Zielsetzung: Zahnärzte/Zahnärztinnen stehen oft vor der schwierigen Aufgabe, an antikoagulierten PatientInnen zahnärztlich-chirurgische Eingriffe, verbunden mit Blutungsgefahr, durchführen zu müssen. Für die klassischen Antikoagulantien stehen alle notwendigen Gerinnungstests, Grenzwerte und Basismaßnahmen in Form des Grazer Gerinnungskonzepts zur Verfügung. Ziel der Diplomarbeit war es, die Vor- und Nachteile der NOAKs gegenüber den klassischen Anti-koagulantien herauszuarbeiten und das alte „Grazer Gerinnungskonzept“ um alle für die NOAKs geltenden Maßnahmen zu erweitern.

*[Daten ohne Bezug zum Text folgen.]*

### src/hw/apb_bus_pkg.sv
//##########################################################
// AHB/APB fabric definitions: address map, bus widths,
// AHB response codes and bridge sequencer state codes
//##########################################################
`default_nettype none

package apb_bus_pkg;

  // bus widths
  localparam int ADDR_W = 32;
  localparam int DATA_W = 32;

  // slot field sits at haddr[15:12]
  localparam int SLOT_LSB  = 12;
  localparam int SLOT_W    = 4;
  localparam int NUM_SLOTS = 2;

  localparam logic [SLOT_W-1:0] SLOT_TIMER0 = 4'd0;
  localparam logic [SLOT_W-1:0] SLOT_TIMER1 = 4'd1;

  // offset bits forwarded to every peripheral
  localparam int REG_OFFS_W = 8;

  // AHB response, only two codes used here
  typedef logic [1:0] hresp_t;
  localparam hresp_t HRESP_OKAY  = 2'b00;
  localparam hresp_t HRESP_ERROR = 2'b01;

  // bridge sequencer states
  localparam int SEQ_W = 3;
  localparam logic [SEQ_W-1:0] SEQ_IDLE   = 3'd0;
  localparam logic [SEQ_W-1:0] SEQ_SETUP  = 3'd1;
  localparam logic [SEQ_W-1:0] SEQ_ACCESS = 3'd2;
  localparam logic [SEQ_W-1:0] SEQ_ERR1   = 3'd3;
  localparam logic [SEQ_W-1:0] SEQ_ERR2   = 3'd4;

endpackage

`default_nettype wire

### src/hw/timer_pkg.sv
//##########################################################
// timer block definitions: channel count, counter width,
// register offsets and control bit positions
//##########################################################
`default_nettype none

package timer_pkg;

  localparam int TIMER_CHANNELS = 2;
  localparam int CNT_W          = 32;

  // offset bit 4 picks the channel, stride 0x10
  localparam int CH_SEL_BIT = 4;

  // register offsets inside one channel
  localparam logic [CH_SEL_BIT-1:0] REG_LOAD   = 4'h0;
  localparam logic [CH_SEL_BIT-1:0] REG_VALUE  = 4'h4;
  localparam logic [CH_SEL_BIT-1:0] REG_CTRL   = 4'h8;
  localparam logic [CH_SEL_BIT-1:0] REG_INTCLR = 4'hC;

  // control register bits
  localparam int CTRL_EN_BIT = 0;
  localparam int CTRL_IE_BIT = 1;

endpackage

`default_nettype wire

### src/hw/ahb_apb_seq.sv
//##########################################################
// AHB-lite to APB bridge sequencer
// idle -> setup -> access for mapped slots
// two-cycle error response for unmapped slots
//##########################################################
`timescale 1ns/1ps
`default_nettype none

module ahb_apb_seq (
  input  logic                             i_per_clk,
  input  logic                             i_arst_n,
  input  logic                             i_hsel,
  input  logic [apb_bus_pkg::ADDR_W-1:0]   i_haddr,
  input  logic                             i_hwrite,
  input  logic [apb_bus_pkg::DATA_W-1:0]   i_hwdata,
  input  logic                             i_slot_valid,
  input  logic [apb_bus_pkg::DATA_W-1:0]   i_rdata,
  output logic                             o_hready,
  output apb_bus_pkg::hresp_t              o_hresp,
  output logic [apb_bus_pkg::DATA_W-1:0]   o_hrdata,
  output logic [apb_bus_pkg::ADDR_W-1:0]   o_slot_addr,
  output logic                             o_psel_en,
  output logic                             o_penable,
  output logic                             o_pwrite,
  output logic [apb_bus_pkg::DATA_W-1:0]   o_pwdata,
  output logic [apb_bus_pkg::REG_OFFS_W-1:0] o_paddr
);

  logic [apb_bus_pkg::SEQ_W-1:0]  state_q;
  logic [apb_bus_pkg::SEQ_W-1:0]  state_nxt;
  logic                           accept;
  logic [apb_bus_pkg::ADDR_W-1:0] haddr_q;
  logic                           hwrite_q;
  logic [apb_bus_pkg::DATA_W-1:0] pwdata_q;
  logic [apb_bus_pkg::DATA_W-1:0] hrdata_q;

  // ready in idle and in the last error cycle
  assign o_hready = (state_q == apb_bus_pkg::SEQ_IDLE) || (state_q == apb_bus_pkg::SEQ_ERR2);
  assign o_hresp  = ((state_q == apb_bus_pkg::SEQ_ERR1) || (state_q == apb_bus_pkg::SEQ_ERR2))
                    ? apb_bus_pkg::HRESP_ERROR : apb_bus_pkg::HRESP_OKAY;
  assign accept   = i_hsel && o_hready;

  // live address while ready so the slot check lines up with accept
  assign o_slot_addr = o_hready ? i_haddr : haddr_q;

  // APB control from state
  assign o_psel_en = (state_q == apb_bus_pkg::SEQ_SETUP) || (state_q == apb_bus_pkg::SEQ_ACCESS);
  assign o_penable = (state_q == apb_bus_pkg::SEQ_ACCESS);
  assign o_pwrite  = hwrite_q;
  assign o_paddr   = haddr_q[apb_bus_pkg::REG_OFFS_W-1:0];
  assign o_hrdata  = hrdata_q;

  // setup is the AHB data phase and takes hwdata straight through
  assign o_pwdata = (state_q == apb_bus_pkg::SEQ_SETUP) ? i_hwdata : pwdata_q;

  always_comb begin
    state_nxt = state_q;
    case (state_q)
      apb_bus_pkg::SEQ_IDLE, apb_bus_pkg::SEQ_ERR2: begin
        if (accept) begin
          state_nxt = i_slot_valid ? apb_bus_pkg::SEQ_SETUP : apb_bus_pkg::SEQ_ERR1;
        end else begin
          state_nxt = apb_bus_pkg::SEQ_IDLE;
        end
      end
      apb_bus_pkg::SEQ_SETUP:  state_nxt = apb_bus_pkg::SEQ_ACCESS;
      apb_bus_pkg::SEQ_ACCESS: state_nxt = apb_bus_pkg::SEQ_IDLE;
      apb_bus_pkg::SEQ_ERR1:   state_nxt = apb_bus_pkg::SEQ_ERR2;
      default:                 state_nxt = apb_bus_pkg::SEQ_IDLE;
    endcase
  end

  always_ff @(posedge i_per_clk or negedge i_arst_n) begin
    if (!i_arst_n) begin
      state_q  <= apb_bus_pkg::SEQ_IDLE;
      hwrite_q <= 1'b0;
    end else begin
      state_q <= state_nxt;
      if (accept) begin
        hwrite_q <= i_hwrite;
      end
    end
  end

  // address, write data and read data
  always_ff @(posedge i_per_clk or negedge i_arst_n) begin
    if (!i_arst_n) begin
      haddr_q  <= '0;
      pwdata_q <= '0;
      hrdata_q <= '0;
    end else begin
      if (accept) begin
        haddr_q <= i_haddr;
      end
      if (state_q == apb_bus_pkg::SEQ_SETUP) begin
        pwdata_q <= i_hwdata;
      end
      // sampled at end of access and shown in completion cycle
      if (state_q == apb_bus_pkg::SEQ_ACCESS) begin
        hrdata_q <= i_rdata;
      end
    end
  end

endmodule

`default_nettype wire

### src/hw/apb_periph_top.sv
//##########################################################
// peripheral top: AHB-lite to APB bridge, slot decoder
// and two timer blocks, interrupts as one vector
//##########################################################
`timescale 1ns/1ps
`default_nettype none

module apb_periph_top (
  input  logic                                   i_per_clk,
  input  logic                                   i_arst_n,
  input  logic                                   i_hsel,
  input  logic [apb_bus_pkg::ADDR_W-1:0]         i_haddr,
  input  logic                                   i_hwrite,
  input  logic [apb_bus_pkg::DATA_W-1:0]         i_hwdata,
  output logic                                   o_hready,
  output apb_bus_pkg::hresp_t                    o_hresp,
  output logic [apb_bus_pkg::DATA_W-1:0]         o_hrdata,
  output logic [2*timer_pkg::TIMER_CHANNELS-1:0] o_int_vld
);

  // shared APB fabric
  logic [apb_bus_pkg::ADDR_W-1:0]     slot_addr;
  logic                               slot_valid;
  logic                               psel_en;
  logic                               penable;
  logic                               pwrite;
  logic [apb_bus_pkg::DATA_W-1:0]     pwdata;
  logic [apb_bus_pkg::REG_OFFS_W-1:0] paddr;
  logic [apb_bus_pkg::DATA_W-1:0]     rdata;
  // per slot
  logic                               psel0;
  logic                               psel1;
  logic [apb_bus_pkg::DATA_W-1:0]     prdata0;
  logic [apb_bus_pkg::DATA_W-1:0]     prdata1;

  ahb_apb_seq x_ahb_apb_seq (
    .i_per_clk    (i_per_clk ),
    .i_arst_n     (i_arst_n  ),
    .i_hsel       (i_hsel    ),
    .i_haddr      (i_haddr   ),
    .i_hwrite     (i_hwrite  ),
    .i_hwdata     (i_hwdata  ),
    .i_slot_valid (slot_valid),
    .i_rdata      (rdata     ),
    .o_hready     (o_hready  ),
    .o_hresp      (o_hresp   ),
    .o_hrdata     (o_hrdata  ),
    .o_slot_addr  (slot_addr ),
    .o_psel_en    (psel_en   ),
    .o_penable    (penable   ),
    .o_pwrite     (pwrite    ),
    .o_pwdata     (pwdata    ),
    .o_paddr      (paddr     )
  );

  apb_slot_decode x_slot_decode (
    .i_slot_addr  (slot_addr ),
    .i_psel_en    (psel_en   ),
    .i_prdata0    (prdata0   ),
    .i_prdata1    (prdata1   ),
    .o_psel0      (psel0     ),
    .o_psel1      (psel1     ),
    .o_slot_valid (slot_valid),
    .o_rdata      (rdata     )
  );

  // slot 0, interrupts in the low bits
  timer_regs x_timer0 (
    .i_per_clk (i_per_clk                                  ),
    .i_arst_n  (i_arst_n                                   ),
    .i_psel    (psel0                                      ),
    .i_penable (penable                                    ),
    .i_pwrite  (pwrite                                     ),
    .i_paddr   (paddr                                      ),
    .i_pwdata  (pwdata                                     ),
    .o_prdata  (prdata0                                    ),
    .o_int     (o_int_vld[timer_pkg::TIMER_CHANNELS-1:0]   )
  );

  // slot 1, interrupts in the high bits
  timer_regs x_timer1 (
    .i_per_clk (i_per_clk                                                        ),
    .i_arst_n  (i_arst_n                                                         ),
    .i_psel    (psel1                                                            ),
    .i_penable (penable                                                          ),
    .i_pwrite  (pwrite                                                           ),
    .i_paddr   (paddr                                                            ),
    .i_pwdata  (pwdata                                                           ),
    .o_prdata  (prdata1                                                          ),
    .o_int     (o_int_vld[2*timer_pkg::TIMER_CHANNELS-1:timer_pkg::TIMER_CHANNELS])
  );

endmodule

`default_nettype wire

### src/hw/apb_slot_decode.sv
//##########################################################
// APB slot decoder: slot select from the address
// and read-data multiplexer
//##########################################################
`timescale 1ns/1ps
`default_nettype none

module apb_slot_decode (
  input  logic [apb_bus_pkg::ADDR_W-1:0] i_slot_addr,
  input  logic                           i_psel_en,
  input  logic [apb_bus_pkg::DATA_W-1:0] i_prdata0,
  input  logic [apb_bus_pkg::DATA_W-1:0] i_prdata1,
  output logic                           o_psel0,
  output logic                           o_psel1,
  output logic                           o_slot_valid,
  output logic [apb_bus_pkg::DATA_W-1:0] o_rdata
);

  logic [apb_bus_pkg::SLOT_W-1:0]    slot;
  logic [apb_bus_pkg::NUM_SLOTS-1:0] slot_hit;

  // slot field of the address
  assign slot = i_slot_addr[apb_bus_pkg::SLOT_LSB +: apb_bus_pkg::SLOT_W];

  // fixed map, one hit bit per slot
  assign slot_hit[0] = (slot == apb_bus_pkg::SLOT_TIMER0);
  assign slot_hit[1] = (slot == apb_bus_pkg::SLOT_TIMER1);

  // anything else gets the error response
  assign o_slot_valid = |slot_hit;

  assign o_psel0 = i_psel_en && slot_hit[0];
  assign o_psel1 = i_psel_en && slot_hit[1];

  // read data of the addressed slot, zero if unmapped
  always_comb begin
    o_rdata = '0;
    if (slot_hit[0]) begin
      o_rdata = i_prdata0;
    end
    if (slot_hit[1]) begin
      o_rdata = i_prdata1;
    end
  end

endmodule

`default_nettype wire

### src/hw/timer_channel.sv
//##########################################################
// timer channel: reloading down counter
// with a one-cycle expiry flag
//##########################################################
`timescale 1ns/1ps
`default_nettype none

module timer_channel (
  input  logic                           i_per_clk,
  input  logic                           i_arst_n,
  input  logic                           i_load_we,
  input  logic [apb_bus_pkg::DATA_W-1:0] i_load_val,
  input  logic                           i_enable,
  output logic [timer_pkg::CNT_W-1:0]    o_count,
  output logic                           o_expire
);

  logic [timer_pkg::CNT_W-1:0] count_q;

  assign o_count = count_q;

  // high while the counter reads 0 and is running
  // the reload and the status set take place on this edge
  assign o_expire = i_enable && !i_load_we && (count_q == '0);

  always_ff @(posedge i_per_clk or negedge i_arst_n) begin
    if (!i_arst_n) begin
      count_q <= '0;
    end else if (i_load_we) begin
      // bus write of LOAD restarts the count
      count_q <= i_load_val;
    end else if (i_enable) begin
      if (count_q == '0) begin
        count_q <= i_load_val;
      end else begin
        count_q <= count_q - 1'b1;
      end
    end
  end

endmodule

`default_nettype wire

### src/hw/timer_regs.sv
//##########################################################
// timer block register file: load, control and status
// per channel, interrupt mask, APB read mux
//##########################################################
`timescale 1ns/1ps
`default_nettype none

module timer_regs (
  input  logic                                   i_per_clk,
  input  logic                                   i_arst_n,
  input  logic                                   i_psel,
  input  logic                                   i_penable,
  input  logic                                   i_pwrite,
  input  logic [apb_bus_pkg::REG_OFFS_W-1:0]     i_paddr,
  input  logic [apb_bus_pkg::DATA_W-1:0]         i_pwdata,
  output logic [apb_bus_pkg::DATA_W-1:0]         o_prdata,
  output logic [timer_pkg::TIMER_CHANNELS-1:0]   o_int
);

  logic                                wr_en;
  logic [timer_pkg::CH_SEL_BIT-1:0]    reg_offs;
  logic [apb_bus_pkg::DATA_W-1:0]      ch_rdata [timer_pkg::TIMER_CHANNELS];

  // writes land on the access cycle
  assign wr_en    = i_psel && i_penable && i_pwrite;
  assign reg_offs = i_paddr[timer_pkg::CH_SEL_BIT-1:0];

  for (genvar c = 0; c < timer_pkg::TIMER_CHANNELS; c++) begin : g_ch
    logic                            ch_hit;
    logic                            load_we;
    logic                            ctrl_we;
    logic                            clr_we;
    logic                            expire;
    logic [timer_pkg::CNT_W-1:0]     load_q;
    logic [timer_pkg::CNT_W-1:0]     load_src;
    logic [timer_pkg::CNT_W-1:0]     count;
    logic [timer_pkg::CTRL_IE_BIT:0] ctrl_q;
    logic                            status_q;

    assign ch_hit  = (i_paddr[timer_pkg::CH_SEL_BIT] == 1'(c));
    assign load_we = wr_en && ch_hit && (reg_offs == timer_pkg::REG_LOAD);
    assign ctrl_we = wr_en && ch_hit && (reg_offs == timer_pkg::REG_CTRL);
    assign clr_we  = wr_en && ch_hit && (reg_offs == timer_pkg::REG_INTCLR);

    // new value goes to the counter in the same edge as load_q
    assign load_src = load_we ? i_pwdata : load_q;

    always_ff @(posedge i_per_clk or negedge i_arst_n) begin
      if (!i_arst_n) begin
        load_q   <= '0;
        ctrl_q   <= '0;
        status_q <= 1'b0;
      end else begin
        if (load_we) begin
          load_q <= i_pwdata;
        end
        if (ctrl_we) begin
          ctrl_q <= i_pwdata[timer_pkg::CTRL_IE_BIT:0];
        end
        // expiry wins over a clear in the same cycle
        if (expire) begin
          status_q <= 1'b1;
        end else if (clr_we) begin
          status_q <= 1'b0;
        end
      end
    end

    timer_channel x_channel (
      .i_per_clk  (i_per_clk                      ),
      .i_arst_n   (i_arst_n                       ),
      .i_load_we  (load_we                        ),
      .i_load_val (load_src                       ),
      .i_enable   (ctrl_q[timer_pkg::CTRL_EN_BIT] ),
      .o_count    (count                          ),
      .o_expire   (expire                         )
    );

    // masked interrupt
    assign o_int[c] = status_q && ctrl_q[timer_pkg::CTRL_IE_BIT];

    // per-channel read mux, VALUE is read only
    always_comb begin
      case (reg_offs)
        timer_pkg::REG_LOAD:   ch_rdata[c] = load_q;
        timer_pkg::REG_VALUE:  ch_rdata[c] = count;
        timer_pkg::REG_CTRL:   ch_rdata[c] = {{(apb_bus_pkg::DATA_W-timer_pkg::CTRL_IE_BIT-1){1'b0}},
                                              ctrl_q};
        timer_pkg::REG_INTCLR: ch_rdata[c] = {{(apb_bus_pkg::DATA_W-1){1'b0}}, status_q};
        default:               ch_rdata[c] = '0;
      endcase
    end
  end

  // drive read data only while selected
  assign o_prdata = i_psel ? ch_rdata[i_paddr[timer_pkg::CH_SEL_BIT]] : '0;

endmodule

`default_nettype wire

Material und Methodik: Die Literatur wurde mittels PubMed-Suche, Websites unterschiedlicher Gesellschaften, offizieller medizinischer Internetseiten, aus Büchern allgemeinmedizinischer und zahnmedizinischer Fachliteratur sowie aus Fachzeitschriften zusammengestellt.
Ergebnisse:
In allen vorliegenden Studien wird darauf hingewiesen, dass vor zahnärztlich-chirurgischen Eingriffen eine gründliche Anamneseerhebung (z.B. das Vorhandensein von gerinnungsrelevanten Gerinnungsstörungen) von unumgänglicher Wichtigkeit ist. Allgemein gilt, dass es für zahnärztlich-chirurgische Eingriffe ohne nennenswertes Blutungsrisiko (z.B. unkomplizierte Zahnextraktionen) nicht notwendig ist, die Einnahme von NOAKs auszusetzen. Bei größeren chirurgischen Eingriffen ist die Antikoagulationstherapie mit NOAKs auszusetzen. Die Zeitpunkte der Absetzung vor dem Eingriff bzw. der Zeitpunkt des Wiederbeginns der NOAK-Therapie nach dem Eingriff einschließlich aller durchzuführenden Maßnahmen sind nun im „neuen Grazer Gerinnungskonzept“ aufgelistet. Nach dem zahnärztlich-chirurgischen Eingriff sind die Patienten auf mögliche auftretende (Nach)-Blutungen hin zu beobachten. Als Nachteile der Therapie mit NAOKs sind einerseits deren höhere Kosten im Vergleich zu VKA anzusehen, andererseits das Faktum, dass zur Zeit noch kein geeignetes Antidot zur Verfügung steht. Auch ist die Gefahr von gastrointestinalen Blutungen größer als bei den klassischen Antikoagulantien. Auch eine eventuell notwendige Kontrolle der antikoagulatorischen Wirksamkeit der NOAKs (Ecarin-Clotting-Time, Anti-Faktor-Xa-Aktivität) ist aufwendiger als die von VKA.
Schlussfolgerung:
Die im Rahmen dieser Diplomarbeit untersuchten Studien legen nahe, dass die NOAKs eine sehr gute Alternative zu den Vitamin-K-Antagonisten darstellen, die Zahl der intrakraniellen Blutungen ist unter NOAK-Therapie geringer als bei den klassischen Antikoagulantien. Die vorliegenden Studien zeigen, dass die NOAKs in Männern und Frauen gleich wirksam sind. Für unkomplizierte zahnärztlich-chirurgische Eingriffe muss die Einnahme von NOAKs nicht unterbrochen werden. Bei größeren chirurgischen Eingriffen ist unbedingt Rücksprache mit dem zuständigen Internisten zu halten. Zahnärzte/Zahnärztinnen müssen sich mit allen Maßnahmen vertraut machen, die im Falle einer auftretenden Blutung zu ergreifen sind.